Look below for the line containing "Memory sizes are"; from there, print each line exactly up to and including the line containing "Index checks and", and stop.

▶ SOURCE RECORDS:
-=-=-=-=-
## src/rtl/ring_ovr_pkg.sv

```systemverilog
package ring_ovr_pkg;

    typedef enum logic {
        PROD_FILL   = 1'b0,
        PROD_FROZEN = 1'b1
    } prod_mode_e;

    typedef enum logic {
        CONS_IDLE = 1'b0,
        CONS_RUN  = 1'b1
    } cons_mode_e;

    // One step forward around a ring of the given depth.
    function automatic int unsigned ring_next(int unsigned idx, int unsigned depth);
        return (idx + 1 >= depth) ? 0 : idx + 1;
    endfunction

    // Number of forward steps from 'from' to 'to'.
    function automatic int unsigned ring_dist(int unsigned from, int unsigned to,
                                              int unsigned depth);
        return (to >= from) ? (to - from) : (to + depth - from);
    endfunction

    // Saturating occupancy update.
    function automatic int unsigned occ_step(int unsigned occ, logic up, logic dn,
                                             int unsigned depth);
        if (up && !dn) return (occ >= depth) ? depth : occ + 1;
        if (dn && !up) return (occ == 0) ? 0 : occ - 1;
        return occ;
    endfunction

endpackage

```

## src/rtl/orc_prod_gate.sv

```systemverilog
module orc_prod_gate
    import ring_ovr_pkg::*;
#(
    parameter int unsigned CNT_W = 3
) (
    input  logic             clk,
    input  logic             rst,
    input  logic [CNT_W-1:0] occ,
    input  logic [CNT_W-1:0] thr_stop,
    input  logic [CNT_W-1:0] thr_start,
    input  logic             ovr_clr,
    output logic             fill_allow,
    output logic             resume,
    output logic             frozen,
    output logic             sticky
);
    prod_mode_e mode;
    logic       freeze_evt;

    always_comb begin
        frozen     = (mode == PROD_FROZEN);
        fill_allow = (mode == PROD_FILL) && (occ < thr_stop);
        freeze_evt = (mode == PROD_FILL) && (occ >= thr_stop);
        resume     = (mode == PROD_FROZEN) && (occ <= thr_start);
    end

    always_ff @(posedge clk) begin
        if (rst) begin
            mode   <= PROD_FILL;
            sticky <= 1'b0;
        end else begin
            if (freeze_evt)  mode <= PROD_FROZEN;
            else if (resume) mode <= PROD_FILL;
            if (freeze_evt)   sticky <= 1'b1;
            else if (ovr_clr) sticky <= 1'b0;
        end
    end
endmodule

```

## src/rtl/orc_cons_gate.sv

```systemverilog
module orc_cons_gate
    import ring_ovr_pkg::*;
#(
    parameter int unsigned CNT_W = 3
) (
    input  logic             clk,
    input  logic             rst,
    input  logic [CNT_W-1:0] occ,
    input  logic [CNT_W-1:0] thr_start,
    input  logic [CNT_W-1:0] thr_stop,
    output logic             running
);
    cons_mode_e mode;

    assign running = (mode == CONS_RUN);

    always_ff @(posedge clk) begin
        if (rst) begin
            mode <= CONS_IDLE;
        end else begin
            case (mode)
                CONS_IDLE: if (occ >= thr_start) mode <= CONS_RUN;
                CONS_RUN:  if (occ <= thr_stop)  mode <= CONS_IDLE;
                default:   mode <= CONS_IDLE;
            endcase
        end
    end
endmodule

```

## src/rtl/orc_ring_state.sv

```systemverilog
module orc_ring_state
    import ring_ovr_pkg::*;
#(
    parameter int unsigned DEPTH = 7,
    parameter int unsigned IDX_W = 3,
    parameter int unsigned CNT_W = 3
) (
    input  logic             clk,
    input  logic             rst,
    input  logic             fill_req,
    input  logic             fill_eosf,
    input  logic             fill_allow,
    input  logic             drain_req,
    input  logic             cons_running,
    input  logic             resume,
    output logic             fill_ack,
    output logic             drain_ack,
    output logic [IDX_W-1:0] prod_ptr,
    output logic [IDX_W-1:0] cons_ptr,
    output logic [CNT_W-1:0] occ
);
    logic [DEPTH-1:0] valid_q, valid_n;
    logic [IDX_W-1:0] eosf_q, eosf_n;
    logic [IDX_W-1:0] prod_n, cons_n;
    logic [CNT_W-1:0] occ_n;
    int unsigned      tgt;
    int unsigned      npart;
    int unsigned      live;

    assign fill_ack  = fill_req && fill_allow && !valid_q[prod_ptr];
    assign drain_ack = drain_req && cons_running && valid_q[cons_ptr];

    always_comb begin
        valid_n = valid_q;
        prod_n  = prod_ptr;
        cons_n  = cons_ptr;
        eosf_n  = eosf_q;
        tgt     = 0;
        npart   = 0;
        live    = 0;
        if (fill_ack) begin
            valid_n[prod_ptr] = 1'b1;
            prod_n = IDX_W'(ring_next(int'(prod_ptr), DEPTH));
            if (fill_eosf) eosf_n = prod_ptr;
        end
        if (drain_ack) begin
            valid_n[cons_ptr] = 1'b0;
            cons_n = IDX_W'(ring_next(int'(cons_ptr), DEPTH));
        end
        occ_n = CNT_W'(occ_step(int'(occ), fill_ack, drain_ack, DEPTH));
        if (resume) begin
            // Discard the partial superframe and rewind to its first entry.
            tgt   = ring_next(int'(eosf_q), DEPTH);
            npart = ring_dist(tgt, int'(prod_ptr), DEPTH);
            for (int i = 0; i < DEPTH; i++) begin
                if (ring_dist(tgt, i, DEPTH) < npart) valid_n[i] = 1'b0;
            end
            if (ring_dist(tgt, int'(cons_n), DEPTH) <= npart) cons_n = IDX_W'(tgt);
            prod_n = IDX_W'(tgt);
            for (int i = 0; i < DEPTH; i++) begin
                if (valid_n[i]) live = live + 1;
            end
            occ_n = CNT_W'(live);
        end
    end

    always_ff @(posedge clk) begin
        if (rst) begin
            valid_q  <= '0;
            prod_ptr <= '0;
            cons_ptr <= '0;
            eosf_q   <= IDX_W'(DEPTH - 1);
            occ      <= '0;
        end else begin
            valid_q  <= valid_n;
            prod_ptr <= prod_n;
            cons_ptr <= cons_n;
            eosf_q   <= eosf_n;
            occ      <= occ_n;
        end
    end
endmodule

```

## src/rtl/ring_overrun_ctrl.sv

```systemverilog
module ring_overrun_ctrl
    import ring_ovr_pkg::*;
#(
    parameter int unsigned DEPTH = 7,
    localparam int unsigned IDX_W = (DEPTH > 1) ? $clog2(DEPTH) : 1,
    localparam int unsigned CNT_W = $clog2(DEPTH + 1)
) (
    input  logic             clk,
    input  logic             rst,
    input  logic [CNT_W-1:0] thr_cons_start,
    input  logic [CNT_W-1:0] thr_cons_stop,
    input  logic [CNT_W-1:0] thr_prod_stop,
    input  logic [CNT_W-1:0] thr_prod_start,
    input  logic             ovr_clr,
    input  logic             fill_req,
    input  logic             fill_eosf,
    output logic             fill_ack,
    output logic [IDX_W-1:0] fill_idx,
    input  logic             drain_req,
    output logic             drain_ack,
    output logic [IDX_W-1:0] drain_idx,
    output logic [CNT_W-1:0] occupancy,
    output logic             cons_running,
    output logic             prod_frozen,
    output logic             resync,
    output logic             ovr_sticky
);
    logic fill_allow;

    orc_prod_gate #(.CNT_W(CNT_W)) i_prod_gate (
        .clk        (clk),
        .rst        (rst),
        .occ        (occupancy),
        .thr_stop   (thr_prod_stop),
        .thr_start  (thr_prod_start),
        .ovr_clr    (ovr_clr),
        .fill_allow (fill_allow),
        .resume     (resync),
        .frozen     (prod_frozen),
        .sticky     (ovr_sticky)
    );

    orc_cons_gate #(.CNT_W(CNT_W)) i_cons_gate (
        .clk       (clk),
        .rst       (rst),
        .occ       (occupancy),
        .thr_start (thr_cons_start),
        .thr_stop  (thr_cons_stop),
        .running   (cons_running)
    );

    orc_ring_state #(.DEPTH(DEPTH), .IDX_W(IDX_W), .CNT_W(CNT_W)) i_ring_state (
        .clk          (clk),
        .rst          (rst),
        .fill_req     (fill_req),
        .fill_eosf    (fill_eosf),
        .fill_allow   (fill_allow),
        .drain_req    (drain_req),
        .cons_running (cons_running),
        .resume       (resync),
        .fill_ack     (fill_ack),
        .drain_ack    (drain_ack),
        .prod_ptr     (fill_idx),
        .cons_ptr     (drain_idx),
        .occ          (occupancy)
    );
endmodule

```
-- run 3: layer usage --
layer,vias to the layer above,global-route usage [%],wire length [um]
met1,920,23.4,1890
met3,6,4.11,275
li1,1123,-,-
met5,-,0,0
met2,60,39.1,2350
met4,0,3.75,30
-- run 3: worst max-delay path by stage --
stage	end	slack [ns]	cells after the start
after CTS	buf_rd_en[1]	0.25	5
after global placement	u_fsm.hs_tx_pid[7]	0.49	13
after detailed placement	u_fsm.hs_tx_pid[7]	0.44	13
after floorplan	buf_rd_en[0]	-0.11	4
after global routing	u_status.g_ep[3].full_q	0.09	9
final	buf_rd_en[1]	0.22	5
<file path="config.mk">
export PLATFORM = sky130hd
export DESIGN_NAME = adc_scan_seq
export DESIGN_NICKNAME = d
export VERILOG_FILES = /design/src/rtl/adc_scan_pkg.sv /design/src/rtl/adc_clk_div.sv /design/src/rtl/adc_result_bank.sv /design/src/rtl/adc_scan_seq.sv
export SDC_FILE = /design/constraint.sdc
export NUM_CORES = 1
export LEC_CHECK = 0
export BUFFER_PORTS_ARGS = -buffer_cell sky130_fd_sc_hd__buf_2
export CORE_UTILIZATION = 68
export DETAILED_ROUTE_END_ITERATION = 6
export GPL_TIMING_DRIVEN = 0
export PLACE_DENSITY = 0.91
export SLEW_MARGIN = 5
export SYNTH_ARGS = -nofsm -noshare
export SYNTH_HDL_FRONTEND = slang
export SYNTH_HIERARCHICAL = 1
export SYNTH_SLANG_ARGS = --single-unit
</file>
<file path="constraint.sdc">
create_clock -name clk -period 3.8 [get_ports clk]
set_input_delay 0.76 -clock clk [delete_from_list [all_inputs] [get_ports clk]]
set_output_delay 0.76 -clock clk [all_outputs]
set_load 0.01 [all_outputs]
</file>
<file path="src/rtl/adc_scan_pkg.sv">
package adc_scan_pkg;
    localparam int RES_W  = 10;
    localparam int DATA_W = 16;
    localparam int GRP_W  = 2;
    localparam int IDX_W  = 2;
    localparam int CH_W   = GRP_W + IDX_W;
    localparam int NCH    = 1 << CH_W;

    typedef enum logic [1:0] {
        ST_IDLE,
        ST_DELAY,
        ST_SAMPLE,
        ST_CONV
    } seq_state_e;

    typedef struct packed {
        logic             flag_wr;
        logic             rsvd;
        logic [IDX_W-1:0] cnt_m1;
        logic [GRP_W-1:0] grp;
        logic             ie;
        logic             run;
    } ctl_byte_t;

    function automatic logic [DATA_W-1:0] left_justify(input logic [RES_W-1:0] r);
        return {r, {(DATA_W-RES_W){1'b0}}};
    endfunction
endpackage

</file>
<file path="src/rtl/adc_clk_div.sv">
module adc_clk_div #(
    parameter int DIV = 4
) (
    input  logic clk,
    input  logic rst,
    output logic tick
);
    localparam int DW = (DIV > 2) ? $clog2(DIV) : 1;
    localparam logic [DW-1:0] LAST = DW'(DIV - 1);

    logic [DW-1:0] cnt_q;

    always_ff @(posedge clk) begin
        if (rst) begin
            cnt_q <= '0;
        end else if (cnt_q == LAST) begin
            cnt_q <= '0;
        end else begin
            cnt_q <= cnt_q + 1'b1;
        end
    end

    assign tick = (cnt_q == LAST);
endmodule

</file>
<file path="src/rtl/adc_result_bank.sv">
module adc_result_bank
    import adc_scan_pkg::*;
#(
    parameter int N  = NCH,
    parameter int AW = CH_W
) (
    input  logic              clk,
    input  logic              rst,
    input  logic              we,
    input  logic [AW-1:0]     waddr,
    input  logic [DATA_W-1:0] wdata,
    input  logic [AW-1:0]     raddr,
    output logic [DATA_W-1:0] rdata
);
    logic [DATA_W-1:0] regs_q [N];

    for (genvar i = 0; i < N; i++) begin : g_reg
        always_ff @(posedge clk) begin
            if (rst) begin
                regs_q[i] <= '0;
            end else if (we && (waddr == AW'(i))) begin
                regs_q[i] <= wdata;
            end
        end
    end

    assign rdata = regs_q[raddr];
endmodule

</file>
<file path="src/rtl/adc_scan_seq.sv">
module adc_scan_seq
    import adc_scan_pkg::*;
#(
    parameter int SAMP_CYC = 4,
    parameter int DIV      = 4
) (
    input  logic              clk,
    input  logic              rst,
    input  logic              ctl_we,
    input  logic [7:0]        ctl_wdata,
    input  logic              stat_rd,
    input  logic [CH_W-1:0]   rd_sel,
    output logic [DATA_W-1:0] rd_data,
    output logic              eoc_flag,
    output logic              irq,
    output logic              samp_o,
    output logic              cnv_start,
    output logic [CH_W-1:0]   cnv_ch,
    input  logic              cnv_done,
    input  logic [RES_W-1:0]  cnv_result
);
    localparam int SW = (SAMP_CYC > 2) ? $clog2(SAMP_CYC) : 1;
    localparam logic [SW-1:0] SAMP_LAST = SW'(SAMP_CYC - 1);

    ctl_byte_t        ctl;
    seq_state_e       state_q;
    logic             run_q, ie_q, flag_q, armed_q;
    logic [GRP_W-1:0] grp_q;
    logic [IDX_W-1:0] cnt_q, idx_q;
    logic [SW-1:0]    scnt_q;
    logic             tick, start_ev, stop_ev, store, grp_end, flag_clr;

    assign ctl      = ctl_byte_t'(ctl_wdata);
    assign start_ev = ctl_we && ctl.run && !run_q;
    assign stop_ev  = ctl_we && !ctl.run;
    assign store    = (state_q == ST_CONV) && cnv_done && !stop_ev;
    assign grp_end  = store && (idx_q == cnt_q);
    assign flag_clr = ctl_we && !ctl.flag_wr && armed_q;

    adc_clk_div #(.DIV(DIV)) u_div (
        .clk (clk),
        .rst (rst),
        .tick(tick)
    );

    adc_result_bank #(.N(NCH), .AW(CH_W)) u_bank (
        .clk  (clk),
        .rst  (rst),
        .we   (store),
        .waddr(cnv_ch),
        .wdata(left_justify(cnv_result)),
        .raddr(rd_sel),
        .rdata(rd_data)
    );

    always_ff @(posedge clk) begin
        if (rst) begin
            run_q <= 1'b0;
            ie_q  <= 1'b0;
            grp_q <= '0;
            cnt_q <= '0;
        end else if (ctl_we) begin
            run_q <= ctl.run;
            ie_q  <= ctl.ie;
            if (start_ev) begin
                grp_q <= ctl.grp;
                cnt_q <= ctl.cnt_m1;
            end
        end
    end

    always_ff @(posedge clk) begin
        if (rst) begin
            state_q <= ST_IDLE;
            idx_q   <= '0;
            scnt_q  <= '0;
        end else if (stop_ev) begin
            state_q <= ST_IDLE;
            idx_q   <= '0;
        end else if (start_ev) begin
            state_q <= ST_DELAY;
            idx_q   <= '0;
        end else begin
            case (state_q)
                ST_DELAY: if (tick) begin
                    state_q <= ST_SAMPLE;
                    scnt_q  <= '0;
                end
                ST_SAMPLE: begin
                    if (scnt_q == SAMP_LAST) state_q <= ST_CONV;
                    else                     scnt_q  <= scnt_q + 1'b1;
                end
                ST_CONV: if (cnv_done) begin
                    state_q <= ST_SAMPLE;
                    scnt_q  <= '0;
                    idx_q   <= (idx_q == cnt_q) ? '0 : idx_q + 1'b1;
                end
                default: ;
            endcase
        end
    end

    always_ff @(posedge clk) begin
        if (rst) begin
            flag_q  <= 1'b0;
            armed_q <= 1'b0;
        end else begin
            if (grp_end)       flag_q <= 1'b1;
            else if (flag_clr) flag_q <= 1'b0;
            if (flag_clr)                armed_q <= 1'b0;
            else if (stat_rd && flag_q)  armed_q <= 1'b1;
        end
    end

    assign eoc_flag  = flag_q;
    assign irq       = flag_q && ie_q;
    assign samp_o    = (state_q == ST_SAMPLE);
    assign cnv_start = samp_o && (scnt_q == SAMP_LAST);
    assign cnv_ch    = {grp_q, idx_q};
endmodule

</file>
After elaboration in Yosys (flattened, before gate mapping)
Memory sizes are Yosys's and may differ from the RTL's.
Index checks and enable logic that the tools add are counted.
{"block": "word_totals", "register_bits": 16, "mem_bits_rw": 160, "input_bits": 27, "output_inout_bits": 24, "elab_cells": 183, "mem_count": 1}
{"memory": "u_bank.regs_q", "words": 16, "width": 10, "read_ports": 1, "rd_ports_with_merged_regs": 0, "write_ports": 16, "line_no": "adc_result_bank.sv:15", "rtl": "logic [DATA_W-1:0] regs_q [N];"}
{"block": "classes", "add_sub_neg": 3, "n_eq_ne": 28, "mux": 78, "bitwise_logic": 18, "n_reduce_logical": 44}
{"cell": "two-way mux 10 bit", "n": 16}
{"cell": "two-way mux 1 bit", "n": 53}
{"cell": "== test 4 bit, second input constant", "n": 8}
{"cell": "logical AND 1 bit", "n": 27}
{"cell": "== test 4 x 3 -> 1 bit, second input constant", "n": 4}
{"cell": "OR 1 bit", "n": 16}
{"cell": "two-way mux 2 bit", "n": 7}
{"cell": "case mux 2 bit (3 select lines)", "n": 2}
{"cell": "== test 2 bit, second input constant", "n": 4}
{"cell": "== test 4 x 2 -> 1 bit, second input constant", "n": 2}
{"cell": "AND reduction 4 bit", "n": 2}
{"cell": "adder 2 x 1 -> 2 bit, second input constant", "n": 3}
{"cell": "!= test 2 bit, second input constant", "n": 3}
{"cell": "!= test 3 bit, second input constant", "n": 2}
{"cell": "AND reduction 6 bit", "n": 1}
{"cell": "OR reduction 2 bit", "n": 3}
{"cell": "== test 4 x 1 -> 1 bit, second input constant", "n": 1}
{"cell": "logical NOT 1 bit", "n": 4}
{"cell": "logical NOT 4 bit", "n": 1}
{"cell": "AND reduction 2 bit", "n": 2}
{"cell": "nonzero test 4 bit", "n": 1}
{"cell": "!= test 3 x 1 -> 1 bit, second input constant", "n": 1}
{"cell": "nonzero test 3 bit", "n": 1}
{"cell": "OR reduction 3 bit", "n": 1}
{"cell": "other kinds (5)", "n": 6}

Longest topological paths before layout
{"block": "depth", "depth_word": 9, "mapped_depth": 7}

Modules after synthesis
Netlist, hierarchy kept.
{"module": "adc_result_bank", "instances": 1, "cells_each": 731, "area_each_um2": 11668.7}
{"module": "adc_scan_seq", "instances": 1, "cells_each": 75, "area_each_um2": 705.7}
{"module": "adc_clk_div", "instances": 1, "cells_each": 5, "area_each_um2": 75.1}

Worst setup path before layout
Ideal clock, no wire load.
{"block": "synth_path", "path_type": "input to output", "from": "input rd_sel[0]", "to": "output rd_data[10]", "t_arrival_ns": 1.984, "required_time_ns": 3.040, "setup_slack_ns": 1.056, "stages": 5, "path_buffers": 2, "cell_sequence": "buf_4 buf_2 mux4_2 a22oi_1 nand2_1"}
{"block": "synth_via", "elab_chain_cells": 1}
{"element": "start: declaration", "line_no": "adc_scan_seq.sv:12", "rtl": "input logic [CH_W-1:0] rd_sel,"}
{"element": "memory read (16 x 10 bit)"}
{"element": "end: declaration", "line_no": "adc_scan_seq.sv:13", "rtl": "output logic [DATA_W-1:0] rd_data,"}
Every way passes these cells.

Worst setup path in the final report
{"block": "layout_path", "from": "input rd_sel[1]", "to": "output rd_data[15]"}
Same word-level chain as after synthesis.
-=-=-=-=-
▶ YOUR RESPONSE:
Memory sizes are Yosys's and may differ from the RTL's.
Index checks and enable logic that the tools add are counted.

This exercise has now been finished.